Arsenal's miserable week got worse on Saturday when they were knocked out of the FA Cup in a 2-0 fifth round defeat at Sunderland while beleaguered Chelsea fared only slightly better by scraping a 1-1 draw against second tier Birmingham City.
Three days after a 4-0 Champions League defeat at AC Milan that manager Arsene Wenger branded their "worst performance in Europe," Arsenal's sloppiness was back as Kieran Richardson's strike and Alex Oxlade-Chamberlain's own goal sealed their fate.
Sunderland were joined in the quarter-finals by Everton and Bolton Wanderers who recorded 2-0 wins over Championship (second division) Blackpool and Millwall respectively, while Norwich City were upset 2-1 at home by second tier Leicester City.
Chelsea needed Daniel Sturridge's equaliser to force a replay with Birmingham after a draw at Stamford Bridge that did nothing to alleviate the pressure on manager Andre Villas-Boas.
While Chelsea at least stayed in the competition, London rivals Arsenal seem certain to finish without a trophy for the seventh year in a row as their last realistic chance of silverware this season turned to dust against hard-working Sunderland.
Arsenal's day at the Stadium of Light started badly when they lost Francis Coquelin to a hamstring injury with less than 10 minutes gone.
Lacking any sort of attacking spark while looking vulnerable at the back, with Johan Djourou and substitute Sebastien Squillaci short of confidence, Arsenal went behind five minutes before halftime after giving away a free kick.
Djourou had pulled back Craig Gardner needlessly to concede the kick, which Seb Larsson delivered only for Arsenal to half clear straight into the path of Richardson who blasted the ball into the back of the net thanks to a deflection off Squillaci.
Wenger's side, who last weekend came from behind to beat the same opponents 2-1 in the Premier League, allowed their hosts to go further ahead in the 78th minute when Oxlade-Chamberlain sent the ball into his own net after Larsson had hit the post.
"We have to take the critics on board and stay together and face the critics.
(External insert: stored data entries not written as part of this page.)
<file path="config.mk">
export PLATFORM = sky130hd
export DESIGN_NAME = spc_top
export DESIGN_NICKNAME = d
export VERILOG_FILES = /design/src/shared/spc_pkg.sv /design/src/shared/spc_latch_if.sv /design/src/rtl/spc_enable_latch.sv /design/src/rtl/spc_top.sv
export SDC_FILE = /design/constraint.sdc
export NUM_CORES = 1
export LEC_CHECK = 0
export BUFFER_PORTS_ARGS = -buffer_cell sky130_fd_sc_hd__clkbuf_2
export CELL_PAD_IN_SITES_DETAIL_PLACEMENT = 0
export CELL_PAD_IN_SITES_GLOBAL_PLACEMENT = 1
export CORE_MARGIN = 2
export CORE_UTILIZATION = 30
export CTS_BUF_LIST = sky130_fd_sc_hd__clkbuf_8 sky130_fd_sc_hd__clkbuf_16
export CTS_CLUSTER_DIAMETER = 100
export CTS_CLUSTER_SIZE = 16
export DETAILED_ROUTE_END_ITERATION = 8
export GPL_ROUTABILITY_DRIVEN = 0
export HOLD_SLACK_MARGIN = 0.15
export MAX_ROUTING_LAYER = met4
export PLACE_DENSITY = 0.72
export SETUP_SLACK_MARGIN = 0.05
export SYNTH_ARGS = -nofsm -noshare
export SYNTH_HDL_FRONTEND = slang
export SYNTH_SLANG_ARGS = --single-unit
</file>
<file path="constraint.sdc">
create_clock -name SYS_CLK_I -period 3.1 [get_ports SYS_CLK_I]
set_input_delay 0.93 -clock SYS_CLK_I [delete_from_list [all_inputs] [get_ports SYS_CLK_I]]
set_output_delay 0.93 -clock SYS_CLK_I [all_outputs]
set_load 0.005 [all_outputs]
</file>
There is only one response in our job at the club -- to stay united and fight and focus on the next game," Wenger told a news conference.
But facing a mountain to climb to overturn their Champions League deficit and trailing Premier League leaders Manchester City by 17 points, Arsenal's search for a first trophy since they won the FA Cup in 2005 is set to continue for another year.
'POOR RESULT'
The picture is only marginally more positive for 2010 winners Chelsea, who went behind to an under-strength Birmingham team when David Murphy scored before levelling when Sturridge climbed to head in Branislav Ivanovic's 62nd-minute cross.
Chelsea squandered an earlier chance to level straight after Murphy's opener when Juan Mata's penalty was well saved by diving Birmingham keeper Colin Doyle and home fans expressed their unhappiness by chanting ex-manager Jose Mourinho's name.
"It is a poor result of course," said Villas-Boas who added he had the "unconditional" support of owner Roman Abramovich.
"But it was an excellent performance in the second half compared to the first... 1-1 is not what we expected but it gives us another chance at Birmingham to try to reverse things," he told ESPN.
Chelsea went into their match on the back of a poor run of form in the league, where they have won just two of their last 10 games, and came out of it with a chorus of boos ringing in their ears.
Villas-Boas, appointed in the close season to replace the sacked Carlo Ancelotti who led the club to an FA Cup and Premier League double in 2010, said this week there was no panic at the club and that his position was not under threat.
Abramovich has shown no mercy with managers who have failed to deliver silverware and while the team are still in the running for the Champions League, the trophy he covets the most, this draw may not sit well with the Russian.